Skip to main content

BUILDING TOOLS FOR ENGINEERS

The best engineers don't just write features.

They build platforms that make entire teams faster.

Platform Engineering is the art of:

  • Creating internal tools

  • Reducing cognitive load

  • Eliminating repetitive work

  • Building "golden paths"

  • Scaling engineering effectiveness

This is how you become force multiplier and reach Staff+ levels.


SECTION 1 — WHAT IS DEVELOPER EXPERIENCE?

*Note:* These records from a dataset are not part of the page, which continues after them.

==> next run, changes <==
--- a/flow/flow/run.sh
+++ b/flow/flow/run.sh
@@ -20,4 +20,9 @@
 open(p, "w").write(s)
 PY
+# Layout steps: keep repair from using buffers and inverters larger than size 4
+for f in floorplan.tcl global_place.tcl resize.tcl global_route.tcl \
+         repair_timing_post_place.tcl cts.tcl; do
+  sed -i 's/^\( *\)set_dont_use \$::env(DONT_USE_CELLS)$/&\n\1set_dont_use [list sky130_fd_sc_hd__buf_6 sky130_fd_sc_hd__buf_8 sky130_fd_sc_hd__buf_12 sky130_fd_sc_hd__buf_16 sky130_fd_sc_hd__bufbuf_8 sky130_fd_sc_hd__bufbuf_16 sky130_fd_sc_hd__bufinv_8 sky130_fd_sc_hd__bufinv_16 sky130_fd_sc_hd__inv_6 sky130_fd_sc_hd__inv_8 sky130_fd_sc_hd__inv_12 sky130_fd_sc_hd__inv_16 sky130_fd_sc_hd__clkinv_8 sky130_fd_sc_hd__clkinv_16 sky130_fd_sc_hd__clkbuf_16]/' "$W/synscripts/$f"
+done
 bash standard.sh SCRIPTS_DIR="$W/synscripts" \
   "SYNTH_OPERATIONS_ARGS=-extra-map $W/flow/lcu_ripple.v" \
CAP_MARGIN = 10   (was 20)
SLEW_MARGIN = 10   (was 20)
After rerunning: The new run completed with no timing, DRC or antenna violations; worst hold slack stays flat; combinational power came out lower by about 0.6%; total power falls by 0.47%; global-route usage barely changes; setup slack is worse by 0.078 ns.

Developer Experience (DX) Definition

DX = How easy and pleasant it is for developers to:
- Onboard to codebase
- Build features
- Deploy code
- Debug issues
- Collaborate with team

Great DX = 10x productivity


The DX Stack

┌──────────────────────────────────┐
│ Layer 5: Documentation │
├──────────────────────────────────┤
│ Layer 4: Tools & CLI │
├──────────────────────────────────┤
│ Layer 3: CI/CD Pipeline │
├──────────────────────────────────┤
│ Layer 2: Local Dev Environment │
├──────────────────────────────────┤
│ Layer 1: Code Architecture │
└──────────────────────────────────┘

Each layer impacts developer velocity.


SECTION 2 — THE GOLDEN PATH PRINCIPLE

What is a Golden Path?

A Golden Path is the easiest, most supported way to accomplish common tasks.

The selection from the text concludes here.